I mean, how terrifying is that, out there keeping watch over your flock, and boom… angels in the sky? This is not Christmas cards and drummer boys. This is like something from an Avengers movie, a portal and terrifying alien beings. They promise peace to those God favors, not to everyone, as is so often assumed.
And this is where we could go down the usual rabbit hole of whether peace is the same as pacifism or whether the message of Jesus has been perverted by the powerful. But you know how I feel about those things.
Do justice is an action command, nothing passive about it. Feed and heal and baptize are all actions. Disrupting commerce in the Temple is an action. “What you have done to the least of these” includes the word “done” which is just the past tense of “do,” and the parable condemns being passive in the face of need and oppression.
But I preach that stuff every week, so let’s give it a rest this week. Let’s take peace from a different angle.
Because, you know, life is starting to feel like “The Big Lebowski” these days, and sometimes a bit like “Snatch,” or those other Christmas classics “Die Hard” and “Home Alone.” And, you know, I am tired of all the madcap misadventures. Life should not have to be this hard.

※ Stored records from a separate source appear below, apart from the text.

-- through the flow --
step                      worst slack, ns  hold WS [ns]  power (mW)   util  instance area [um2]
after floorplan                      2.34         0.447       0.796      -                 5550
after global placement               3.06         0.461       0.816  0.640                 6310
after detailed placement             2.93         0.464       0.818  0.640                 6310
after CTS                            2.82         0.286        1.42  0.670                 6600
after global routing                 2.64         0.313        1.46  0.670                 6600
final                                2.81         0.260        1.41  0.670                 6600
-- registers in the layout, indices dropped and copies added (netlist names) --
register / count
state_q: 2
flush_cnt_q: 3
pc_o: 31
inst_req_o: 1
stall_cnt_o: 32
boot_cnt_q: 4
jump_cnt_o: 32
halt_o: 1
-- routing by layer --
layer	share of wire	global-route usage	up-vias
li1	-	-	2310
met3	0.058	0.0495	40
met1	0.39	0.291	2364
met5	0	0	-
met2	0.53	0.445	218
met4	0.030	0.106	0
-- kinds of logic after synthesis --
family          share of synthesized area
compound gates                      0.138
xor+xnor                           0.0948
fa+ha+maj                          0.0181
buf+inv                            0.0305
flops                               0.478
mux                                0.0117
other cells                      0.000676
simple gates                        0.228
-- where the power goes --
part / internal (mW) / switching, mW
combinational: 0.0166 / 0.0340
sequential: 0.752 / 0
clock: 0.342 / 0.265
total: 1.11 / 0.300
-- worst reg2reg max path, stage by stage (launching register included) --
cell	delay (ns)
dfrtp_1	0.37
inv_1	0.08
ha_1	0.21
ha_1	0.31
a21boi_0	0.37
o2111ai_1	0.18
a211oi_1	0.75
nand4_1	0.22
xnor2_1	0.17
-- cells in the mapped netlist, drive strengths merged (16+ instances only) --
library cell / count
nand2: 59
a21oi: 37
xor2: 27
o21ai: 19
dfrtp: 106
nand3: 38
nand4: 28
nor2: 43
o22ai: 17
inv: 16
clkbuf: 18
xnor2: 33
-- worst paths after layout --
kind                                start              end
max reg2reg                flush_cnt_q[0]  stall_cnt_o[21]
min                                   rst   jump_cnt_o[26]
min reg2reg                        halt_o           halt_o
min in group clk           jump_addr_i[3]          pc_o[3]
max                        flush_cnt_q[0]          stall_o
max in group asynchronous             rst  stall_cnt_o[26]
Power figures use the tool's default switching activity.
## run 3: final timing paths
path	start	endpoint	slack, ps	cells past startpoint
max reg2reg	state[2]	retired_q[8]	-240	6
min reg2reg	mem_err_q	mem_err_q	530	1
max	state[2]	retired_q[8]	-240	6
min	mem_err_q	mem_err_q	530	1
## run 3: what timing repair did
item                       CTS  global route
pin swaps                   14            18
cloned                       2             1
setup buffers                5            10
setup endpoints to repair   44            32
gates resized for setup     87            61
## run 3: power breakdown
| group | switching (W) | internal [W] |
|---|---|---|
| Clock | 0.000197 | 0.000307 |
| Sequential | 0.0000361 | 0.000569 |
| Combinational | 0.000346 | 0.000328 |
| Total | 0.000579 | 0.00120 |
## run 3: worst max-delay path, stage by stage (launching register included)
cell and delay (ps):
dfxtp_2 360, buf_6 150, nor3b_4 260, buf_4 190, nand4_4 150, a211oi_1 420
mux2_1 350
==> config.mk <==
export PLATFORM = sky130hd
export DESIGN_NAME = ps2_keyb_rx
export DESIGN_NICKNAME = d
export VERILOG_FILES = /design/src/rtl/ps2_keyb_rx.sv
export SDC_FILE = /design/constraint.sdc
export NUM_CORES = 1
export LEC_CHECK = 0
export CAP_MARGIN = 10
export CORE_MARGIN = 2
export CORE_UTILIZATION = 45
export CTS_CLUSTER_SIZE = 24
export DETAILED_ROUTE_END_ITERATION = 10
export GPL_TIMING_DRIVEN = 0
export PLACE_DENSITY = 0.64
export SLEW_MARGIN = 15
export SYNTH_ARGS = -nofsm -noshare
export SYNTH_HDL_FRONTEND = slang
export SYNTH_SLANG_ARGS = --single-unit
==> constraint.sdc <==
create_clock -name msoc_clk -period 4.7 [get_ports msoc_clk]
set_input_delay 0.94 -clock msoc_clk [delete_from_list [all_inputs] [get_ports msoc_clk]]
set_output_delay 0.94 -clock msoc_clk [all_outputs]
set_load 0.05 [all_outputs]
--- config.mk ---
export PLATFORM = sky130hd
export DESIGN_NAME = apb_bus
export DESIGN_NICKNAME = d
export VERILOG_FILES = /design/src/rtl/apb_bus.sv
export SDC_FILE = /design/constraint.sdc
export NUM_CORES = 1
export LEC_CHECK = 0
export ABC_AREA = 0
export BUFFER_PORTS_ARGS = -buffer_cell sky130_fd_sc_hd__buf_2
export CAP_MARGIN = 20
export CORE_ASPECT_RATIO = 2
export CORE_MARGIN = 8
export CORE_UTILIZATION = 40
export CTS_CLUSTER_DIAMETER = 200
export DETAILED_ROUTE_END_ITERATION = 7
export PLACE_DENSITY_LB_ADDON = 0.1
export SLEW_MARGIN = 30
export SYNTH_ARGS = -nofsm -noshare
export SYNTH_HDL_FRONTEND = slang
export SYNTH_SLANG_ARGS = --single-unit
--- constraint.sdc ---
create_clock -name PCLK -period 2.95 [get_ports PCLK]
set_clock_uncertainty 0.05 [all_clocks]
set_input_delay 0.295 -clock PCLK [delete_from_list [all_inputs] [get_ports PCLK]]
set_output_delay 0.295 -clock PCLK [all_outputs]
set_load 0.02 [all_outputs]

I am tired of all the multi-tasking. I’ve gone from being that teenager blasting Led Zeppelin while doing my algebra homework to being the old dude shouting “Alexa, stop!” because I’m trying to read the instructions on the box and I just can’t concentrate with the music playing.
And I am among the privileged! I have a job and I don’t have to worry about being killed by an Iranian drone piloted by a Russian soldier or paralyzed by cops giving me a “rough ride” in the back of a police van because of the color of my skin.
Still, even from my position of privilege, there is something to be said for the spiritual practice of peace, not some imaginary utopia when all the vertical primates lay down their weapons, but just sitting in the quiet for a few minutes with a cup of tea. The great master of the social dharma, Thich Nhat Hanh, said “Drink your tea slowly and reverently, as if it is the axis on which the whole earth revolves—slowly, evenly, without rushing toward the future. Live the actual moment. Only this actual moment is life.”
Think of Elijah, God not in the fire and the storm, but in the silence. See those leaves blowing outside? The last few you meant to rake before the first snow? Those are little abandoned factories and fully recyclable. How cool is that?
So as much as I push back against the saccharine sentimentality of our mash-up Nativity myth, you know, I think, at least this year I’m all in for shepherds, recovered from that “angels in the sky” thing, astrologers from Iran, and even that darned drummer boy, all improbably hanging around a stable in Bethlehem. Though the kid needs to lay off those snares. Let’s just have a little quiet while the baby sleeps.
It is hard to carve out a whole sabbath, so let’s think of that ten minutes spent sipping Earl Grey and watching the snowfall as a mini-sabbath.
And maybe a few less decorations this year. I know the family expects them, but decorations aren’t really what make it Christmas. King Solomon went completely overboard decorating when he built that fancy new Temple in Jerusalem, and while he was busy on that glitz and glamour, the country was falling apart.
Though do take that few extra moments to put Lego Darth Vader in the creche…
Breathe. Inner peace is necessary if we are to have outer peace.
The health insurance company is going to be just as stupid in a half hour. Just finish your lunch. Chew. I don’t know that its gonna be okay, but choking down that tuna melt sure isn’t going to make predatory capitalism any less predatory.
Put on your favorite Christmas album, even if it is Mariah Carey, God help you. Just sit. Don’t make your grocery list. That’s what sermons are for.
Breathe.
We’ve got work to do, but we won’t do a very good job is we are down to our last nerve. God, our God, our mysterious and amazing God, abides with us. Be at peace. Amen.